Chapitre VI - clairvoyance - partie 1

Ils partirent aux premières lueurs du jour. Quelques cheminées laissaient déjà échapper dans le ciel des colonnes de fumée blanche. Un châle autour des épaules, la gérante offrit à Mali un sac, dans lequel elle avait placé des vivres et une grande couverture. Le cœur de Numa battait la chamade, rythmant chaque seconde qui le rapprochait de l’épreuve des adieux. Quand sa mère s’accroupit et planta ses yeux d’or dans les siens, il sut le moment tant redouté arrivé. Le garçon voulut parler, mais sa gorge, bien trop serrée, l’en empêcha. Les larmes roulaient sur ses joues tandis qu’Akila lui faisait ses dernières recommandations. Elle le serra contre elle et l’embrassa sur le front, puis détourna le regard pour qu’il ne la voit pas pleurer. Il eut envie d’abandonner son destin de magicien et de rester auprès de sa mère pour toujours. Il savait qu’elle ne l’accepterait pas, que le savoir en sécurité primait sur tout le reste pour elle. Un poids énorme envahissait tout l’espace de sa poitrine. La respiration du garçon se hacha davantage. Il partit sans se retourner, le visage fermé, les dents serrées, résistant contre l’envie de rentrer à toutes jambes se jeter au cou de sa mère.

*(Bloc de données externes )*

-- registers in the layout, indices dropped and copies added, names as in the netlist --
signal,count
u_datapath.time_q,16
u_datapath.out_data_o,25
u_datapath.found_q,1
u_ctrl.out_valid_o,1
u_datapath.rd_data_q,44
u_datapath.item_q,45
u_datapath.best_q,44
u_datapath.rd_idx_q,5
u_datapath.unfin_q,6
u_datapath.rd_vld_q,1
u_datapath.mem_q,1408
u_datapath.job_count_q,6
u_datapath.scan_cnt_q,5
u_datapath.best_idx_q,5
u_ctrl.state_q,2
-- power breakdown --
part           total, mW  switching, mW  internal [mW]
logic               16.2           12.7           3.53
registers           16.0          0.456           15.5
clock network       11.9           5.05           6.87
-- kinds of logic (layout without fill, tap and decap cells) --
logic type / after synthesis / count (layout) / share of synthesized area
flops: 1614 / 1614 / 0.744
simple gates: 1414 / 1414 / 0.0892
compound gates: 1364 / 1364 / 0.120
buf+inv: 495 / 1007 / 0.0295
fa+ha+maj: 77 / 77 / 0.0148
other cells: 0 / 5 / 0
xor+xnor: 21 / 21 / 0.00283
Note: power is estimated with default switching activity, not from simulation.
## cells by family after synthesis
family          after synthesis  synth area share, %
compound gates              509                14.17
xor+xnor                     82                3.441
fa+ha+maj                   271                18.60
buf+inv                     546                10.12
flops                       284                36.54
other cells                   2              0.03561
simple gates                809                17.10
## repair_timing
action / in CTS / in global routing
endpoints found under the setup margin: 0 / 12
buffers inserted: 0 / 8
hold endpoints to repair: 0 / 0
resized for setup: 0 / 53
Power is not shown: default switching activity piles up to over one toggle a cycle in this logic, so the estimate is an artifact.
**config.mk**
```make
export PLATFORM = sky130hd
export DESIGN_NAME = servo_packet_parser_table_writer
export DESIGN_NICKNAME = d
export VERILOG_FILES = /design/src/rtl/spt_pkg.sv /design/src/rtl/spt_front.sv /design/src/rtl/spt_queue.sv /design/src/rtl/spt_back.sv /design/src/rtl/servo_packet_parser_table_writer.sv
export SDC_FILE = /design/constraint.sdc
export NUM_CORES = 2
export LEC_CHECK = 0
export BUFFER_PORTS_ARGS = -buffer_cell sky130_fd_sc_hd__buf_2
export CORE_MARGIN = 2
export CORE_UTILIZATION = 60
export DETAILED_ROUTE_END_ITERATION = 8
export PLACE_DENSITY = 0.76
export SKIP_LAST_GASP = 1
export SLEW_MARGIN = 20
export SYNTH_ARGS = -nofsm -noshare
export SYNTH_HDL_FRONTEND = slang
export SYNTH_HIERARCHICAL = 1
export SYNTH_SLANG_ARGS = --single-unit
```
**constraint.sdc**
```tcl
create_clock -name i_clk -period 7.7 [get_ports i_clk]
set_input_delay 0.77 -clock i_clk [delete_from_list [all_inputs] [get_ports i_clk]]
set_output_delay 0.77 -clock i_clk [all_outputs]
set_load 0.02 [all_outputs]
```
`src/design/tobmp_pkg.sv`:
```
// ----------------------------------------------------------------------------
// tobmp_pkg
// shared widths and status codes of the top-of-book feature pipeline
// ----------------------------------------------------------------------------
package tobmp_pkg;

    localparam int PRICE_BITS_DEF = 32;
    localparam int SIZE_BITS_DEF  = 32;
    localparam int FRAC_BITS_DEF  = 16;

    typedef enum logic [1:0] {
        STATUS_OK      = 2'd0,
        STATUS_CROSSED = 2'd1,
        STATUS_EMPTY   = 2'd2
    } t_book_status;

endpackage

```
`src/design/tobmp_div_stage.sv`:
```
// ----------------------------------------------------------------------------
// tobmp_div_stage
// one restoring division step for the microprice and imbalance lanes,
// both divided by the same total size
// ----------------------------------------------------------------------------
module tobmp_div_stage #(
    parameter int TW = tobmp_pkg::SIZE_BITS_DEF + 1,
    parameter int QW = tobmp_pkg::PRICE_BITS_DEF + tobmp_pkg::FRAC_BITS_DEF
) (
    input  logic          i_clk,
    input  logic          i_en,
    input  logic [TW-1:0] i_div,
    input  logic [TW-1:0] i_rem_m,
    input  logic [QW-1:0] i_acc_m,
    input  logic [TW-1:0] i_rem_i,
    input  logic [QW-1:0] i_acc_i,
    output logic [TW-1:0] o_rem_m,
    output logic [QW-1:0] o_acc_m,
    output logic [TW-1:0] o_rem_i,
    output logic [QW-1:0] o_acc_i
);

    logic [TW:0]   w_sh_m;
    logic [TW:0]   w_sh_i;
    logic [TW:0]   w_df_m;
    logic [TW:0]   w_df_i;
    logic          w_ge_m;
    logic          w_ge_i;
    logic [TW-1:0] r_rem_m;
    logic [QW-1:0] r_acc_m;
    logic [TW-1:0] r_rem_i;
    logic [QW-1:0] r_acc_i;

    always_comb begin
        w_sh_m = {i_rem_m, i_acc_m[QW-1]};
        w_sh_i = {i_rem_i, i_acc_i[QW-1]};
        w_df_m = w_sh_m - {1'b0, i_div};
        w_df_i = w_sh_i - {1'b0, i_div};
        w_ge_m = w_sh_m >= {1'b0, i_div};
        w_ge_i = w_sh_i >= {1'b0, i_div};
    end

    always_ff @(posedge i_clk) begin
        if (i_en) begin
            r_rem_m <= w_ge_m ? w_df_m[TW-1:0] : w_sh_m[TW-1:0];
            r_rem_i <= w_ge_i ? w_df_i[TW-1:0] : w_sh_i[TW-1:0];
            r_acc_m <= {i_acc_m[QW-2:0], w_ge_m};
            r_acc_i <= {i_acc_i[QW-2:0], w_ge_i};
        end
    end

    assign o_rem_m = r_rem_m;
    assign o_acc_m = r_acc_m;
    assign o_rem_i = r_rem_i;
    assign o_acc_i = r_acc_i;

endmodule

```
[config.mk]
export PLATFORM = sky130hd
export DESIGN_NAME = pse_ram
export DESIGN_NICKNAME = d
export VERILOG_FILES = /design/src/rtl/postfix_stack_evaluator_assert.svh /design/src/rtl/pse_ram.sv
export SDC_FILE = /design/constraint.sdc
export NUM_CORES = 2
export LEC_CHECK = 0
export BUFFER_PORTS_ARGS = -buffer_cell sky130_fd_sc_hd__buf_2
export CAP_MARGIN = 10
export CORE_UTILIZATION = 65
export DETAILED_ROUTE_END_ITERATION = 8
export PLACE_DENSITY = 0.86
export SLEW_MARGIN = 40
export SYNTH_ARGS = -nofsm -noshare
export SYNTH_HDL_FRONTEND = slang
export SYNTH_SLANG_ARGS = --single-unit
export TNS_END_PERCENT = 50
[constraint.sdc]
create_clock -name clk -period 11.3 [get_ports clk]
set_input_delay 2.26 -clock clk [delete_from_list [all_inputs] [get_ports clk]]
set_output_delay 2.26 -clock clk [all_outputs]
set_load 0.1 [all_outputs]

Ils descendirent le grand escalier de pierre dans le silence le plus total. Mali regardait fréquemment Numa du coin de l’œil. Bryn sentait que le garçon vivait un moment difficile. À plusieurs reprises, un sentiment de tristesse étranger la transperça, lui coupant la respiration, lui faisant monter les larmes aux yeux. Marquée par le phénomène, elle resta coite.

Ils sortirent de la ville, dirigeant leurs pas vers la forêt de sapin qui couvraient le pied de la montagne. Le mutisme les accompagna à travers les chemins de terre longeant les champs. Bryn se fit boudeuse, frappant du pied le moindre caillou passant à sa portée.

La lumière baignait le paysage quand ils passèrent une couronne de mûriers et pénétrèrent dans la forêt de conifères.

Mali se remémora les paroles de l'hôtelière :

— En sortant de Beranan, tournez vos pas vers la montagne. Longez les champs et les pâturages de bouquetins. Quand vous passerez les buissons épineux, montez la pente sous les sapins. Ne prenez aucun chemin tracé. Pour vous repérer, suivez les nichoirs à oiseaux, ils traceront votre route vers le Hameau des bûcherons.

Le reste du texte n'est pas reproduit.